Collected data
<file path="src/rtl/cgra_col_mem_arbiter_pkg.sv">
// Shared types and sizing for the CGRA column memory arbiter.
// Optional stall counters are enabled with CGRA_ARB_PERF_CNT_EN.
package cgra_col_mem_arbiter_pkg;

  localparam int N_COL           = 4;
  localparam int DP_WIDTH        = 32;
  localparam int ARB_OUTSTANDING = 2;
  localparam int ID_W            = (N_COL > 1) ? $clog2(N_COL) : 1;
  localparam int CNT_W           = $clog2(ARB_OUTSTANDING + 1);

  typedef logic [ID_W-1:0]  col_id_t;
  typedef logic [N_COL-1:0] col_vec_t;

  typedef struct packed {
    col_id_t id;
    logic    is_read;
  } cgra_arb_id_t;

  // First requesting column at or after start, wrapping; returns start when nobody requests.
  function automatic col_id_t rr_pick(input col_vec_t req, input col_id_t start);
    col_id_t pick;
    int      idx;
    pick = start;
    for (int i = N_COL - 1; i >= 0; i--) begin
      idx = (int'(start) + i) % N_COL;
      if (req[idx]) pick = col_id_t'(idx);
    end
    return pick;
  endfunction

  function automatic col_id_t next_col(input col_id_t c);
    return (int'(c) == N_COL - 1) ? '0 : col_id_t'(int'(c) + 1);
  endfunction

endpackage

</file>
<file path="src/rtl/cgra_col_mem_arbiter_if.sv">
// Column-side and master-side bus bundle of the arbiter; master = arbiter view.
interface cgra_col_mem_arbiter_if;
  import cgra_col_mem_arbiter_pkg::*;

  logic [N_COL-1:0]                col_req_i;
  logic [N_COL-1:0]                col_wen_i;
  logic [N_COL-1:0]                col_ind_i;
  logic [N_COL-1:0][DP_WIDTH-1:0]  col_add_i;
  logic [N_COL-1:0][DP_WIDTH-1:0]  col_wdata_i;
  logic [N_COL-1:0]                col_gnt_o;
  logic [N_COL-1:0]                col_rvalid_o;
  logic [DP_WIDTH-1:0]             col_rdata_o;
  logic [N_COL-1:0]                ptr_we_i;
  logic [N_COL-1:0][DP_WIDTH-1:0]  ptr_base_i;
  logic [N_COL-1:0][DP_WIDTH-1:0]  ptr_stride_i;
  logic                            m_req_o;
  logic                            m_gnt_i;
  logic                            m_we_o;
  logic [3:0]                      m_be_o;
  logic [DP_WIDTH-1:0]             m_addr_o;
  logic [DP_WIDTH-1:0]             m_wdata_o;
  logic                            m_rvalid_i;
  logic [DP_WIDTH-1:0]             m_rdata_i;
  logic                            busy_o;
  logic                            err_o;

  modport master (
    input  col_req_i, col_wen_i, col_ind_i, col_add_i, col_wdata_i,
           ptr_we_i, ptr_base_i, ptr_stride_i, m_gnt_i, m_rvalid_i, m_rdata_i,
    output col_gnt_o, col_rvalid_o, col_rdata_o, m_req_o, m_we_o, m_be_o,
           m_addr_o, m_wdata_o, busy_o, err_o
  );

  modport slave (
    output col_req_i, col_wen_i, col_ind_i, col_add_i, col_wdata_i,
           ptr_we_i, ptr_base_i, ptr_stride_i, m_gnt_i, m_rvalid_i, m_rdata_i,
    input  col_gnt_o, col_rvalid_o, col_rdata_o, m_req_o, m_we_o, m_be_o,
           m_addr_o, m_wdata_o, busy_o, err_o
  );

endinterface

</file>
<file path="src/rtl/cgra_col_mem_arbiter_id_fifo.sv">
// In-order FIFO of {column id, is_read} tags for issued-but-unanswered transactions.
module cgra_col_mem_arbiter_id_fifo
  import cgra_col_mem_arbiter_pkg::*;
#(
  parameter int DEPTH = ARB_OUTSTANDING,
  localparam int CW   = $clog2(DEPTH + 1),
  localparam int AW   = (DEPTH > 1) ? $clog2(DEPTH) : 1
) (
  input  logic          clk_i,
  input  logic          rst_ni,
  input  logic          push_i,
  input  cgra_arb_id_t  data_i,
  input  logic          pop_i,
  output cgra_arb_id_t  data_o,
  output logic          full_o,
  output logic          empty_o,
  output logic [CW-1:0] count_o
);

  cgra_arb_id_t  mem_q [DEPTH];
  logic [AW-1:0] wr_q, rd_q;
  logic [CW-1:0] count_q;
  logic          do_push, do_pop;

  assign full_o  = (count_q == CW'(DEPTH));
  assign empty_o = (count_q == '0);
  assign count_o = count_q;
  assign data_o  = mem_q[rd_q];
  assign do_push = push_i & ~full_o;
  assign do_pop  = pop_i & ~empty_o;

  always_ff @(posedge clk_i) begin
    if (do_push) mem_q[wr_q] <= data_i;
  end

  always_ff @(posedge clk_i or negedge rst_ni) begin
    if (!rst_ni) begin
      wr_q    <= '0;
      rd_q    <= '0;
      count_q <= '0;
    end else begin
      if (do_push) wr_q <= (wr_q == AW'(DEPTH - 1)) ? '0 : wr_q + AW'(1);
      if (do_pop)  rd_q <= (rd_q == AW'(DEPTH - 1)) ? '0 : rd_q + AW'(1);
      count_q <= count_q + CW'(do_push) - CW'(do_pop);
    end
  end

endmodule

</file>
<file path="src/rtl/cgra_col_mem_arbiter.sv">
// Round-robin share of one OBI-style master port among the CGRA column data ports.
// Define CGRA_ARB_PERF_CNT_EN to add per-column saturating stall counters (stall_cnt_o).
module cgra_col_mem_arbiter
  import cgra_col_mem_arbiter_pkg::*;
(
  input  logic                   clk_i,
  input  logic                   rst_ni,
  cgra_col_mem_arbiter_if.master bus
`ifdef CGRA_ARB_PERF_CNT_EN
  ,
  output logic [N_COL-1:0][31:0] stall_cnt_o
`endif
);

  col_id_t                        rr_q, lock_id_q, winner;
  logic                           lock_q, lock_act, grant, pop, err_q;
  logic                           fifo_full, fifo_empty;
  logic [CNT_W-1:0]               fifo_count;
  logic [N_COL-1:0][DP_WIDTH-1:0] ptr_q;
  cgra_arb_id_t                   push_data, head;

  // A stalled winner keeps the port until granted, unless its column withdraws.
  assign lock_act = lock_q & bus.col_req_i[lock_id_q];
  assign winner   = lock_act ? lock_id_q : rr_pick(bus.col_req_i, rr_q);

  assign bus.m_req_o   = rst_ni & (|bus.col_req_i) & ~fifo_full;
  assign grant         = bus.m_req_o & bus.m_gnt_i;
  assign bus.col_gnt_o = grant ? (col_vec_t'(1) << winner) : '0;
  assign bus.m_we_o    = bus.m_req_o & ~bus.col_wen_i[winner];
  assign bus.m_be_o    = 4'hF;
  assign bus.m_addr_o  = !bus.m_req_o          ? '0 :
                         bus.col_ind_i[winner] ? bus.col_add_i[winner] : ptr_q[winner];
  assign bus.m_wdata_o = bus.m_we_o ? bus.col_wdata_i[winner] : '0;

  assign push_data        = '{id: winner, is_read: bus.col_wen_i[winner]};
  assign pop              = bus.m_rvalid_i & ~fifo_empty;
  assign bus.col_rvalid_o = (pop & head.is_read) ? (col_vec_t'(1) << head.id) : '0;
  assign bus.col_rdata_o  = (pop & head.is_read) ? bus.m_rdata_i : '0;
  assign bus.busy_o       = (fifo_count != '0) | bus.m_req_o;
  assign bus.err_o        = err_q;

  cgra_col_mem_arbiter_id_fifo #(.DEPTH(ARB_OUTSTANDING)) u_id_fifo (
    .clk_i   (clk_i),
    .rst_ni  (rst_ni),
    .push_i  (grant),
    .data_i  (push_data),
    .pop_i   (pop),
    .data_o  (head),
    .full_o  (fifo_full),
    .empty_o (fifo_empty),
    .count_o (fifo_count)
  );

  always_ff @(posedge clk_i or negedge rst_ni) begin
    if (!rst_ni) begin
      rr_q      <= '0;
      lock_q    <= 1'b0;
      lock_id_q <= '0;
      err_q     <= 1'b0;
    end else begin
      if (grant) begin
        rr_q   <= next_col(winner);
        lock_q <= 1'b0;
      end else if (bus.m_req_o) begin
        lock_q    <= 1'b1;
        lock_id_q <= winner;
      end else if (lock_q && !bus.col_req_i[lock_id_q]) begin
        lock_q <= 1'b0;
      end
      if (bus.m_rvalid_i && fifo_empty) err_q <= 1'b1;
    end
  end

  // A pointer load wins over the post-increment of the same column.
  always_ff @(posedge clk_i or negedge rst_ni) begin
    if (!rst_ni) begin
      ptr_q <= '0;
    end else begin
      for (int c = 0; c < N_COL; c++) begin
        if (bus.ptr_we_i[c]) begin
          ptr_q[c] <= bus.ptr_base_i[c];
        end else if (grant && winner == col_id_t'(c) && !bus.col_ind_i[c]) begin
          ptr_q[c] <= ptr_q[c] + bus.ptr_stride_i[c];
        end
      end
    end
  end

`ifdef CGRA_ARB_PERF_CNT_EN
  logic [N_COL-1:0][31:0] stall_q;

  assign stall_cnt_o = stall_q;

  always_ff @(posedge clk_i or negedge rst_ni) begin
    if (!rst_ni) begin
      stall_q <= '0;
    end else begin
      for (int c = 0; c < N_COL; c++) begin
        if (bus.ptr_we_i[c]) begin
          stall_q[c] <= '0;
        end else if (bus.col_req_i[c] && !bus.col_gnt_o[c] && stall_q[c] != '1) begin
          stall_q[c] <= stall_q[c] + 32'd1;
        end
      end
    end
  end
`endif

endmodule

</file>
<file path="src/flat_wrapper.sv">
// flat-port wrapper written by rule: the top's interface ports become plain ports
module cgra_col_mem_arbiter_flat import cgra_col_mem_arbiter_pkg::*;
  (clk_i, rst_ni, bus_col_req_i, bus_col_wen_i, bus_col_ind_i, bus_col_add_i, bus_col_wdata_i, bus_ptr_we_i, bus_ptr_base_i, bus_ptr_stride_i, bus_m_gnt_i, bus_m_rvalid_i, bus_m_rdata_i, bus_col_gnt_o, bus_col_rvalid_o, bus_col_rdata_o, bus_m_req_o, bus_m_we_o, bus_m_be_o, bus_m_addr_o, bus_m_wdata_o, bus_busy_o, bus_err_o);
  cgra_col_mem_arbiter_if bus_i ();
  input  logic clk_i;
  input  logic rst_ni;
  input wire logic [$bits(bus_i.col_req_i)-1:0] bus_col_req_i;
  input wire logic [$bits(bus_i.col_wen_i)-1:0] bus_col_wen_i;
  input wire logic [$bits(bus_i.col_ind_i)-1:0] bus_col_ind_i;
  input wire logic [$bits(bus_i.col_add_i)-1:0] bus_col_add_i;
  input wire logic [$bits(bus_i.col_wdata_i)-1:0] bus_col_wdata_i;
  input wire logic [$bits(bus_i.ptr_we_i)-1:0] bus_ptr_we_i;
  input wire logic [$bits(bus_i.ptr_base_i)-1:0] bus_ptr_base_i;
  input wire logic [$bits(bus_i.ptr_stride_i)-1:0] bus_ptr_stride_i;
  input wire logic [$bits(bus_i.m_gnt_i)-1:0] bus_m_gnt_i;
  input wire logic [$bits(bus_i.m_rvalid_i)-1:0] bus_m_rvalid_i;
  input wire logic [$bits(bus_i.m_rdata_i)-1:0] bus_m_rdata_i;
  output wire logic [$bits(bus_i.col_gnt_o)-1:0] bus_col_gnt_o;
  output wire logic [$bits(bus_i.col_rvalid_o)-1:0] bus_col_rvalid_o;
  output wire logic [$bits(bus_i.col_rdata_o)-1:0] bus_col_rdata_o;
  output wire logic [$bits(bus_i.m_req_o)-1:0] bus_m_req_o;
  output wire logic [$bits(bus_i.m_we_o)-1:0] bus_m_we_o;
  output wire logic [$bits(bus_i.m_be_o)-1:0] bus_m_be_o;
  output wire logic [$bits(bus_i.m_addr_o)-1:0] bus_m_addr_o;
  output wire logic [$bits(bus_i.m_wdata_o)-1:0] bus_m_wdata_o;
  output wire logic [$bits(bus_i.busy_o)-1:0] bus_busy_o;
  output wire logic [$bits(bus_i.err_o)-1:0] bus_err_o;
  assign bus_i.col_req_i = bus_col_req_i;
  assign bus_i.col_wen_i = bus_col_wen_i;
  assign bus_i.col_ind_i = bus_col_ind_i;
  assign bus_i.col_add_i = bus_col_add_i;
  assign bus_i.col_wdata_i = bus_col_wdata_i;
  assign bus_i.ptr_we_i = bus_ptr_we_i;
  assign bus_i.ptr_base_i = bus_ptr_base_i;
  assign bus_i.ptr_stride_i = bus_ptr_stride_i;
  assign bus_i.m_gnt_i = bus_m_gnt_i;
  assign bus_i.m_rvalid_i = bus_m_rvalid_i;
  assign bus_i.m_rdata_i = bus_m_rdata_i;
  assign bus_col_gnt_o = bus_i.col_gnt_o;
  assign bus_col_rvalid_o = bus_i.col_rvalid_o;
  assign bus_col_rdata_o = bus_i.col_rdata_o;
  assign bus_m_req_o = bus_i.m_req_o;
  assign bus_m_we_o = bus_i.m_we_o;
  assign bus_m_be_o = bus_i.m_be_o;
  assign bus_m_addr_o = bus_i.m_addr_o;
  assign bus_m_wdata_o = bus_i.m_wdata_o;
  assign bus_busy_o = bus_i.busy_o;
  assign bus_err_o = bus_i.err_o;
  cgra_col_mem_arbiter u_core (.clk_i(clk_i), .rst_ni(rst_ni), .bus(bus_i));
endmodule
</file>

» Exercise goal:
From the records above, extract exactly and only the lines that begin at the line with "input wire logic [$bits(bus_i.ptr_stride_i)-1:0]" and stop after the line with "output wire logic [$bits(bus_i.m_addr_o)-1:0]".

» Output of the exercise:
  input wire logic [$bits(bus_i.ptr_stride_i)-1:0] bus_ptr_stride_i;
  input wire logic [$bits(bus_i.m_gnt_i)-1:0] bus_m_gnt_i;
  input wire logic [$bits(bus_i.m_rvalid_i)-1:0] bus_m_rvalid_i;
  input wire logic [$bits(bus_i.m_rdata_i)-1:0] bus_m_rdata_i;
  output wire logic [$bits(bus_i.col_gnt_o)-1:0] bus_col_gnt_o;
  output wire logic [$bits(bus_i.col_rvalid_o)-1:0] bus_col_rvalid_o;
  output wire logic [$bits(bus_i.col_rdata_o)-1:0] bus_col_rdata_o;
  output wire logic [$bits(bus_i.m_req_o)-1:0] bus_m_req_o;
  output wire logic [$bits(bus_i.m_we_o)-1:0] bus_m_we_o;
  output wire logic [$bits(bus_i.m_be_o)-1:0] bus_m_be_o;
  output wire logic [$bits(bus_i.m_addr_o)-1:0] bus_m_addr_o;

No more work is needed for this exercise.